Through medical school, Peterson continued to advise Graves on organizations to join, internships to pursue, and research to try.

"The thing about Dexter is, he is always looking to the next step," Peterson said.

Ted Corbin, an associate professor of emergency medicine at Drexel, said he was impressed with Graves and Egbe when they approached him about the network. He saw the need for it.

"In Philadelphia, there are five medical schools, and still there is a challenge to know of male physicians of color," he said.

Nationally, fewer black males applied to and enrolled at medical school in 2014 than in 1978, according to a report from the medical college association. The number of black women remains relatively small, too, but is increasing.

And only 3 percent of medical school faculty identify as black or African American, the association's numbers show.

At Drexel's medical college, 65 students out of 1,051 — about 6.2 percent — are African American. No medical college locally has more than 10 percent, though blacks make up about 20 percent of the population in the eight-county region.

The reasons are varied. They include the daunting costs of medical school and the disproportionate number of young black males in the nation's underperforming schools.

They also face challenges once they get to medical school, including biases from both attending physicians and patients, Corbin said, recalling his own experience.

"In some instances the expectation is less for a person of color," he said. "In some instances, the feeling of invisibility is palpable."

Some patients, even black patients, felt as if they would get better care from a white doctor, he said, "which was hurtful."

It took Graves and Egbe six months to compile the initial list of doctors for the network. The toughest part was reaching them, Graves said.

"It was hard to get personal emails or personal numbers," he said. "Sometimes we had to send them two or three emails until they responded."

When reached, they were eager to help, Graves said. The initial meeting of doctors and medical students occurred in January 2016 at the Pyramid Club, drawing dozens of students and doctors.

Peterson flew in and served as guest speaker.

Also there was Charles Nelson, an orthopedic surgeon and associate professor at the University of Pennsylvania. He was impressed that Graves and Egbe reached out to doctors beyond Drexel.

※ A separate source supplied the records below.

File: config.mk
export PLATFORM = sky130hd
export DESIGN_NAME = regfile_mp_flat
export DESIGN_NICKNAME = d
export VERILOG_FILES = /design/src/rtl/regfile_mp_if.sv /design/src/rtl/regfile_mp.sv /design/src/flat_wrapper.sv
export SDC_FILE = /design/constraint.sdc
export NUM_CORES = 2
export LEC_CHECK = 0
export BUFFER_PORTS_ARGS = -buffer_cell sky130_fd_sc_hd__clkbuf_2
export CAP_MARGIN = 30
export CORE_MARGIN = 10
export CORE_UTILIZATION = 39
export CTS_CLUSTER_SIZE = 40
export DETAILED_ROUTE_END_ITERATION = 8
export SLEW_MARGIN = 30
export SYNTH_ARGS = -nofsm -noshare
export SYNTH_HDL_FRONTEND = slang
export SYNTH_SLANG_ARGS = --single-unit
File: constraint.sdc
create_clock -name clk -period 5 [get_ports clk]
set_input_delay 0.75 -clock clk [delete_from_list [all_inputs] [get_ports clk]]
set_output_delay 0.75 -clock clk [all_outputs]
set_load 0.01 [all_outputs]
File: src/rtl/regfile_mp_if.sv
// Bus bundle for regfile_mp: read ports, write ports and the reserve handshake.
// master = decode/writeback side, slave = register file.
interface regfile_mp_if #(
  parameter int XLEN  = 32,
  parameter int NREGS = 32,
  parameter int NRD   = 2,
  parameter int NWR   = 2
);
  localparam int AW = (NREGS > 1) ? $clog2(NREGS) : 1;

  logic [NRD*AW-1:0]   ra;
  logic [NRD*XLEN-1:0] rd;
  logic [NRD-1:0]      rbusy;
  logic [NWR-1:0]      we;
  logic [NWR*AW-1:0]   wa;
  logic [NWR*XLEN-1:0] wd;
  logic                rsv_valid;
  logic [AW-1:0]       rsv_addr;
  logic                rsv_ok;

  modport master (
    output ra, we, wa, wd, rsv_valid, rsv_addr,
    input  rd, rbusy, rsv_ok
  );

  modport slave (
    input  ra, we, wa, wd, rsv_valid, rsv_addr,
    output rd, rbusy, rsv_ok
  );
endinterface

File: src/rtl/regfile_mp.sv
// Multi-port integer register file with per-register busy scoreboard.
// Optional macro REGFILE_BYPASS_EN adds same-cycle write-to-read forwarding.
module regfile_mp #(
  parameter int XLEN  = 32,
  parameter int NREGS = 32,
  parameter int NRD   = 2,
  parameter int NWR   = 2
) (
  input logic          clk,
  input logic          reset,
  regfile_mp_if.slave  bus
);
  localparam int AW = (NREGS > 1) ? $clog2(NREGS) : 1;

  logic [XLEN-1:0]  regs_r [NREGS];
  logic [NREGS-1:0] sb_r;

  logic [AW-1:0]    ra_s   [NRD];
  logic [AW-1:0]    wa_s   [NWR];
  logic [XLEN-1:0]  wd_s   [NWR];
  logic [NREGS-1:0] wen_s;
  logic [XLEN-1:0]  wdat_s [NREGS];
  logic [NREGS-1:0] sb_nxt_s;
  logic [NREGS-1:0] set_s;
  logic             busy_s;
  logic             rsv_ok_s;
  logic [NRD*XLEN-1:0] rd_s;
  logic [NRD-1:0]      rbusy_s;

  // Unpack the flat port buses
  always_comb begin
    for (int i = 0; i < NRD; i++) begin
      ra_s[i] = bus.ra[i*AW +: AW];
    end
    for (int j = 0; j < NWR; j++) begin
      wa_s[j] = bus.wa[j*AW +: AW];
      wd_s[j] = bus.wd[j*XLEN +: XLEN];
    end
  end

  // Resolve write ports per register; later (higher) ports overwrite lower ones
  always_comb begin
    wen_s = '0;
    for (int k = 0; k < NREGS; k++) begin
      wdat_s[k] = '0;
    end
    for (int j = 0; j < NWR; j++) begin
      if (bus.we[j] && (wa_s[j] != '0)) begin
        wen_s[wa_s[j]]  = 1'b1;
        wdat_s[wa_s[j]] = wd_s[j];
      end else begin
        wen_s = wen_s;
      end
    end
  end

  // Reserve acceptance and next scoreboard state (release first, then reserve)
  always_comb begin
`ifdef REGFILE_BYPASS_EN
    busy_s = sb_r[bus.rsv_addr] & ~wen_s[bus.rsv_addr];
`else
    busy_s = sb_r[bus.rsv_addr];
`endif
    rsv_ok_s = reset & bus.rsv_valid & ((bus.rsv_addr == '0) | ~busy_s);
    set_s    = (rsv_ok_s && (bus.rsv_addr != '0))
             ? ({{(NREGS-1){1'b0}}, 1'b1} << bus.rsv_addr) : '0;
    sb_nxt_s = (sb_r & ~wen_s) | set_s;
  end

  // Combinational read ports, forced to zero while reset is held
  always_comb begin
    rd_s    = '0;
    rbusy_s = '0;
    for (int i = 0; i < NRD; i++) begin
      logic [XLEN-1:0] val_v;
      logic            bsy_v;
      val_v = (ra_s[i] == '0) ? '0 : regs_r[ra_s[i]];
      bsy_v = sb_r[ra_s[i]];
`ifdef REGFILE_BYPASS_EN
      for (int j = 0; j < NWR; j++) begin
        val_v = (bus.we[j] && (wa_s[j] == ra_s[i]) && (ra_s[i] != '0)) ? wd_s[j] : val_v;
        bsy_v = (bus.we[j] && (wa_s[j] == ra_s[i]) && (ra_s[i] != '0)) ? 1'b0 : bsy_v;
      end
`endif
      rd_s[i*XLEN +: XLEN] = reset ? val_v : '0;
      rbusy_s[i]           = reset & bsy_v;
    end
  end

  assign bus.rd     = rd_s;
  assign bus.rbusy  = rbusy_s;
  assign bus.rsv_ok = rsv_ok_s;

  // Register array and scoreboard; x0 is never enabled so it stays zero
  always_ff @(posedge clk or negedge reset) begin
    if (!reset) begin
      for (int k = 0; k < NREGS; k++) begin
        regs_r[k] <= '0;
      end
      sb_r <= '0;
    end else begin
      for (int k = 0; k < NREGS; k++) begin
        if (wen_s[k]) begin
          regs_r[k] <= wdat_s[k];
        end else begin
          regs_r[k] <= regs_r[k];
        end
      end
      sb_r <= sb_nxt_s;
    end
  end
endmodule

File: src/flat_wrapper.sv
// flat-port wrapper written by rule: the top's interface ports become plain ports
module regfile_mp_flat 
#(
  parameter int XLEN  = 32,
  parameter int NREGS = 32,
  parameter int NRD   = 2,
  parameter int NWR   = 2
)
  (clk, reset, bus_ra, bus_we, bus_wa, bus_wd, bus_rsv_valid, bus_rsv_addr, bus_rd, bus_rbusy, bus_rsv_ok);
  regfile_mp_if #(.XLEN(XLEN), .NREGS(NREGS), .NRD(NRD), .NWR(NWR)) bus_i ();
  input logic clk;
  input logic reset;
  input wire logic [$bits(bus_i.ra)-1:0] bus_ra;
  input wire logic [$bits(bus_i.we)-1:0] bus_we;
  input wire logic [$bits(bus_i.wa)-1:0] bus_wa;
  input wire logic [$bits(bus_i.wd)-1:0] bus_wd;
  input wire logic [$bits(bus_i.rsv_valid)-1:0] bus_rsv_valid;
  input wire logic [$bits(bus_i.rsv_addr)-1:0] bus_rsv_addr;
  output wire logic [$bits(bus_i.rd)-1:0] bus_rd;
  output wire logic [$bits(bus_i.rbusy)-1:0] bus_rbusy;
  output wire logic [$bits(bus_i.rsv_ok)-1:0] bus_rsv_ok;
  assign bus_i.ra = bus_ra;
  assign bus_i.we = bus_we;
  assign bus_i.wa = bus_wa;
  assign bus_i.wd = bus_wd;
  assign bus_i.rsv_valid = bus_rsv_valid;
  assign bus_i.rsv_addr = bus_rsv_addr;
  assign bus_rd = bus_i.rd;
  assign bus_rbusy = bus_i.rbusy;
  assign bus_rsv_ok = bus_i.rsv_ok;
  regfile_mp #(.XLEN(XLEN), .NREGS(NREGS), .NRD(NRD), .NWR(NWR)) u_core (.clk(clk), .reset(reset), .bus(bus_i));
endmodule
==> results.tsv <==
metric	value	unit
syn_avg_cell_area	11.1	um2
synth_top_area_share	40.4	%
drv_cap	0	
worst_pin_slew	1070	ps
fin_tns_setup	0	ps
first_global_vias	48600	
required	4250	ps
start_util	39.2	%
n_fill_cell	15600	
rr_worst_depth	4	
nets	5686	
cp_max_fo	37	
reg2reg_from	u_core.sb_r[27]	
grt.total_usage	26.2	%
final_common_cell	mux2i_1	
hp-class	register to register	
critPathArrivalTime	3690	ps
vdd_ir_drop_max	0.292	mV
ys_seq_elements	1056	
synth-edff-count	0	
outcome	finished clean	
die_w	430	um
seqCellArea	26400	um2
postRouteAntennaNets	0	
postCtsHoldBufs	1	
port_buffers	160	
drt_iter0_drc	6336	
yosys.area.top_type	dfrtp_1	
final_hold_viol_count	0	
grt_max_degree	168	
layout_common_cells	mux2i_1 (1255), dfrtp_1 (1056), mux4_2 (532)	
start_kind	input port	
ff2ff_setup_slack	3150	ps
via_count	49800	
endpoint	bus_rd[1]	
r2r_end	u_core.sb_r[31]	
post_drt_wl_per_cell	31.5	um
clockRootBuffer	clkbuf_16	
num_rows	150	
synth_area_leaders	dfrtp_1 (40%), mux2i_1 (19%), mux4_2 (18%)	
wirelength	249	mm
dr.pass1.iters	6	
io_pins	161	
cts_made_buffers	114	
dieArea	185000	um2
grt_antenna_before_repair	29	
synth_nets	5997	
fin_skew	12.2	ps
synth_warnings	0	
clk_path_buf_depth	3	
htreeDepth	3	
finalCriticalPeriod	4440	ps
core	167000	um2
vias_per_cell	6.31	
post_cts_buffers	0	
syn_inst	5903	
cts_tree	built	
place_hpwl	143	mm
slew_headroom	28.8	%
drc	0	
crit_type	input port to output pin	
multi_input_area	36400	um2
startpoint	reset	
syn_area	65500	um2
gp_congestion	0.844	
ys.flop_type	dfrtp_1	
clkLatencyLatePin	750	ps
rsz0062_at_grt	false	
timing.final.crit_share	88.9	%
setup-violations-final	0	
final_max_slew_viol_count	0	
path_clk_slew	60	ps
grt_pass1_wl	358	mm
post_cts_resized	0	
power_leakage	30.9	nW
fmax	225	MHz
timing.critical_path.to_type	output pin	
drive_gt1_share	19.3	%
syn2layout_area_growth	9.80	%
die_h	430	um
async_flop_share	100	%
synth_cell_types	48	
yosysSeqAreaShare	40.4	%
globalRouteOverflowTotal	0	
finalPower	0.0282	W
cts_sinks	1056	
p_per_area	393	nW/um2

"It's critical that we become more diverse," Nelson said, "to do a better job taking care of the diverse population that we serve."

Through the network, Egbe, 28, of Monmouth County, found Minda Green, a Drexel gynecologist and obstetrician.

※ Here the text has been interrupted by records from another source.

<file path="config.mk">
export PLATFORM = sky130hd
export DESIGN_NAME = cpcs_enc_rd
export DESIGN_NICKNAME = d
export VERILOG_FILES = /design/src/rtl/cpcs_enc_rd.sv
export SDC_FILE = /design/constraint.sdc
export NUM_CORES = 1
export LEC_CHECK = 0
export CAP_MARGIN = 20
export CORE_UTILIZATION = 55
export CTS_BUF_LIST = sky130_fd_sc_hd__clkbuf_8
export DETAILED_ROUTE_END_ITERATION = 8
export GPL_ROUTABILITY_DRIVEN = 0
export PLACE_DENSITY = 0.89
export SYNTH_ARGS = -nofsm -noshare
export SYNTH_HDL_FRONTEND = slang
export SYNTH_SLANG_ARGS = --single-unit
</file>
<file path="constraint.sdc">
create_clock -name CLK -period 6.5 [get_ports CLK]
set_clock_uncertainty 0.15 [all_clocks]
set_input_delay 1.3 -clock CLK [delete_from_list [all_inputs] [get_ports CLK]]
set_output_delay 1.3 -clock CLK [all_outputs]
set_load 0.01 [all_outputs]
</file>
File: src/rtl/result_display.sv
// ALU result front panel: captures a signed result, converts |x| to BCD and
// scans sign + 3 digits onto a 4-digit common-anode display; LEDs mirror the raw value.
module result_display
  import result_display_pkg::*;
#(
  parameter int unsigned NB_DATA     = 8,
  parameter int unsigned NB_DIGITS   = 4,
  parameter int unsigned REFRESH_DIV = 100000
) (
  input  logic                 i_clock,
  input  logic                 i_reset,
  input  logic                 i_load,
  input  logic [NB_DATA-1:0]   i_result,
  output logic                 o_busy,
  output logic [NB_DATA-1:0]   o_leds,
  output logic [NB_DIGITS-1:0] o_anodes,
  output logic [6:0]           o_segments
);

  localparam int unsigned RW = (REFRESH_DIV > 1) ? $clog2(REFRESH_DIV) : 1;

  state_e             state_q, state_d;
  logic [NB_DATA-1:0] leds_q;
  logic [NB_DATA-1:0] pval_q, pval_d;
  logic               pend_q, pend_d;
  logic               sign_q, sign_d;
  logic               start;
  logic [NB_DATA-1:0] start_val;
  logic [NB_DATA:0]   ext, mag;

  logic               cvt_busy, cvt_done;
  logic [BCD_W-1:0]   cvt_bcd;

  logic               disp_neg_q;
  logic [BCD_W-1:0]   disp_bcd_q;

  logic [RW-1:0]        refresh_q;
  logic [1:0]           idx_q;
  logic [NB_DIGITS-1:0] an_q, an_d;
  logic [6:0]           seg_q, seg_d;
  logic [3:0]           units, tens, hunds;

  // A load arriving in UPDATE is consumed directly, so back-to-back conversions have no gap.
  always_comb begin
    state_d   = state_q;
    start     = 1'b0;
    start_val = i_result;
    pend_d    = pend_q;
    pval_d    = pval_q;
    case (state_q)
      ST_IDLE: begin
        if (i_load) begin
          start   = 1'b1;
          state_d = ST_SHIFT;
        end
      end
      ST_SHIFT: begin
        if (i_load) begin
          pend_d = 1'b1;
          pval_d = i_result;
        end
        if (cvt_done) begin
          state_d = ST_UPDATE;
        end
      end
      ST_UPDATE: begin
        pend_d = 1'b0;
        if (i_load || pend_q) begin
          start     = 1'b1;
          start_val = i_load ? i_result : pval_q;
          state_d   = ST_SHIFT;
        end else begin
          state_d = ST_IDLE;
        end
      end
      default: state_d = ST_IDLE;
    endcase
    sign_d = start ? start_val[NB_DATA-1] : sign_q;
  end

  // Magnitude is one bit wider so the most negative input converts correctly.
  assign ext = {start_val[NB_DATA-1], start_val};
  assign mag = ext[NB_DATA] ? (~ext + 1'b1) : ext;

  bin_to_bcd #(
    .NB_DATA(NB_DATA)
  ) u_bin_to_bcd (
    .clk_i  (i_clock),
    .rst_ni (i_reset),
    .start_i(start),
    .bin_i  (mag),
    .busy_o (cvt_busy),
    .done_o (cvt_done),
    .bcd_o  (cvt_bcd)
  );

  always_ff @(posedge i_clock or negedge i_reset) begin
    if (!i_reset) begin
      state_q    <= ST_IDLE;
      leds_q     <= '0;
      pend_q     <= 1'b0;
      pval_q     <= '0;
      sign_q     <= 1'b0;
      disp_neg_q <= 1'b0;
      disp_bcd_q <= '0;
    end else begin
      state_q <= state_d;
      pend_q  <= pend_d;
      pval_q  <= pval_d;
      sign_q  <= sign_d;
      if (i_load) begin
        leds_q <= i_result;
      end
      if (state_q == ST_UPDATE) begin
        disp_neg_q <= sign_q;
        disp_bcd_q <= cvt_bcd;
      end
    end
  end

  assign units = disp_bcd_q[3:0];
  assign tens  = disp_bcd_q[7:4];
  assign hunds = disp_bcd_q[11:8];

  always_comb begin
    an_d        = '1;
    an_d[idx_q] = 1'b0;
    case (idx_q)
      2'd0:    seg_d = bcd_to_seg(units);
      2'd1:    seg_d = (tens == 4'd0 && hunds == 4'd0) ? SEG_BLANK : bcd_to_seg(tens);
      2'd2:    seg_d = (hunds == 4'd0) ? SEG_BLANK : bcd_to_seg(hunds);
      default: seg_d = disp_neg_q ? SEG_MINUS : SEG_BLANK;
    endcase
  end

  always_ff @(posedge i_clock or negedge i_reset) begin
    if (!i_reset) begin
      refresh_q <= '0;
      idx_q     <= '0;
      an_q      <= '1;
      seg_q     <= SEG_BLANK;
    end else begin
      if (refresh_q == RW'(REFRESH_DIV - 1)) begin
        refresh_q <= '0;
        idx_q     <= idx_q + 2'd1;
      end else begin
        refresh_q <= refresh_q + 1'b1;
      end
      an_q  <= an_d;
      seg_q <= seg_d;
    end
  end

  assign o_busy     = cvt_busy || (state_q == ST_UPDATE);
  assign o_leds     = leds_q;
  assign o_anodes   = an_q;
  assign o_segments = seg_q;

endmodule
--- src/rtl/gift_pkg.sv ---
// Shared types and constants for the GIFT-128 streaming encryption controller.
package gift_pkg;

  localparam int GIFT_BLK_W = 128;
  localparam int GIFT_KEY_W = 128;

  typedef enum logic [2:0] {
    ST_IDLE     = 3'd0,
    ST_KEY_LD   = 3'd1,
    ST_KEY_WAIT = 3'd2,
    ST_READY    = 3'd3,
    ST_START    = 3'd4,
    ST_ENC_WAIT = 3'd5
  } state_t;

  // States in which the controller has key or block work outstanding.
  function automatic logic in_flight(state_t st);
    return st inside {ST_KEY_LD, ST_KEY_WAIT, ST_START, ST_ENC_WAIT};
  endfunction

endpackage

--- src/rtl/gift_enc_stream_controller_if.sv ---
// Key, plaintext and ciphertext stream ports of the GIFT-128 stream controller.
interface gift_enc_stream_controller_if #(
  parameter int BLK_W = gift_pkg::GIFT_BLK_W,
  parameter int KEY_W = gift_pkg::GIFT_KEY_W
);
  logic             key_valid_i;
  logic [KEY_W-1:0] key_i;
  logic             key_ready_o;
  logic             data_valid_i;
  logic [BLK_W-1:0] data_i;
  logic             data_ready_o;
  logic             cipher_valid_o;
  logic [BLK_W-1:0] cipher_o;
  logic             cipher_ready_i;

  // Stream source/sink side
  modport master (
    output key_valid_i, key_i, data_valid_i, data_i, cipher_ready_i,
    input  key_ready_o, data_ready_o, cipher_valid_o, cipher_o
  );

  // Controller side
  modport slave (
    input  key_valid_i, key_i, data_valid_i, data_i, cipher_ready_i,
    output key_ready_o, data_ready_o, cipher_valid_o, cipher_o
  );
endinterface
`config.mk`:
```
export PLATFORM = sky130hd
export DESIGN_NAME = ifetch_unit
export DESIGN_NICKNAME = d
export VERILOG_FILES = /design/src/rtl/riscv_pkg.sv /design/src/rtl/ifetch_pc_gen.sv /design/src/rtl/ifetch_unit.sv
export SDC_FILE = /design/constraint.sdc
export NUM_CORES = 1
export LEC_CHECK = 0
export BUFFER_PORTS_ARGS = -buffer_cell sky130_fd_sc_hd__buf_2
export CORE_ASPECT_RATIO = 0.75
export CORE_MARGIN = 2
export CORE_UTILIZATION = 54
export DETAILED_ROUTE_END_ITERATION = 7
export PLACE_DENSITY = 0.83
export SLEW_MARGIN = 20
export SYNTH_ARGS = -nofsm -noshare
export SYNTH_HDL_FRONTEND = slang
export SYNTH_SLANG_ARGS = --single-unit
```
`constraint.sdc`:
```
create_clock -name clk -period 7.2 [get_ports clk]
set_input_delay 1.44 -clock clk [delete_from_list [all_inputs] [get_ports clk]]
set_output_delay 1.44 -clock clk [all_outputs]
set_load 0.005 [all_outputs]
```
$ cat config.mk
export PLATFORM = sky130hd
export DESIGN_NAME = spram_loader_flat
export DESIGN_NICKNAME = d
export VERILOG_FILES = /design/src/rtl/spram_loader_if.sv /design/src/rtl/spram_loader.sv /design/src/flat_wrapper.sv
export SDC_FILE = /design/constraint.sdc
export NUM_CORES = 1
export LEC_CHECK = 0
export CAP_MARGIN = 15
export CORE_AREA = 2 2 83 85
export DETAILED_ROUTE_END_ITERATION = 6
export DIE_AREA = 0 0 85 87
export PLACE_DENSITY = 0.73
export SLEW_MARGIN = 20
export SYNTH_ARGS = -nofsm -noshare
export SYNTH_HDL_FRONTEND = slang
export SYNTH_SLANG_ARGS = --single-unit
$ cat constraint.sdc
create_clock -name clk -period 6.11 [get_ports clk]
set_clock_uncertainty 0.15 [all_clocks]
set_input_delay 1.222 -clock clk [delete_from_list [all_inputs] [get_ports clk]]
set_output_delay 1.222 -clock clk [all_outputs]
set_load 0.03 [all_outputs]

"I shadowed her and was able to work with her, and she wrote me a letter of recommendation," Egbe said.

After graduation this spring, she's headed to the University of Maryland Medical Center for her family medicine residency.

As Egbe and Graves prepare to graduate, they are handing responsibility for the network to younger students, including third-year student Giscard Adeclat, 25.

"The reality is that it's all about networking sometimes," Adeclat, of Brooklyn, N.Y., said, "and pretty much having a resource, a pool of resources, of physicians who made it and … quite frankly, they look like you."

While some medical students may have family or friends in medicine, he had no one. His parents came to the United States from Haiti and he and his sister were first-generation college students.

"I don't have those resources," he said, "a family friend who can hook me up with this experience or this mentor."

At the networking event, he met Nelson and later shadowed him. Now, he plans to go into orthopedics. He wants to help other students have the same experience.

"I think this can blow up and become an amazing resource for years to come," he said.

As for Graves, he learned Friday that he'll head to the University of Chicago Medical Center for a residency in emergency medicine. Every year, graduating students apply for residencies around the country and rank their choices. Chicago was his first choice. Then he hopes to do a fellowship in sports medicine and work with student athletes. He also wants to be a mentor.

"I know how valuable it is," he said. "So that's kind of like my passion in addition to being a doctor."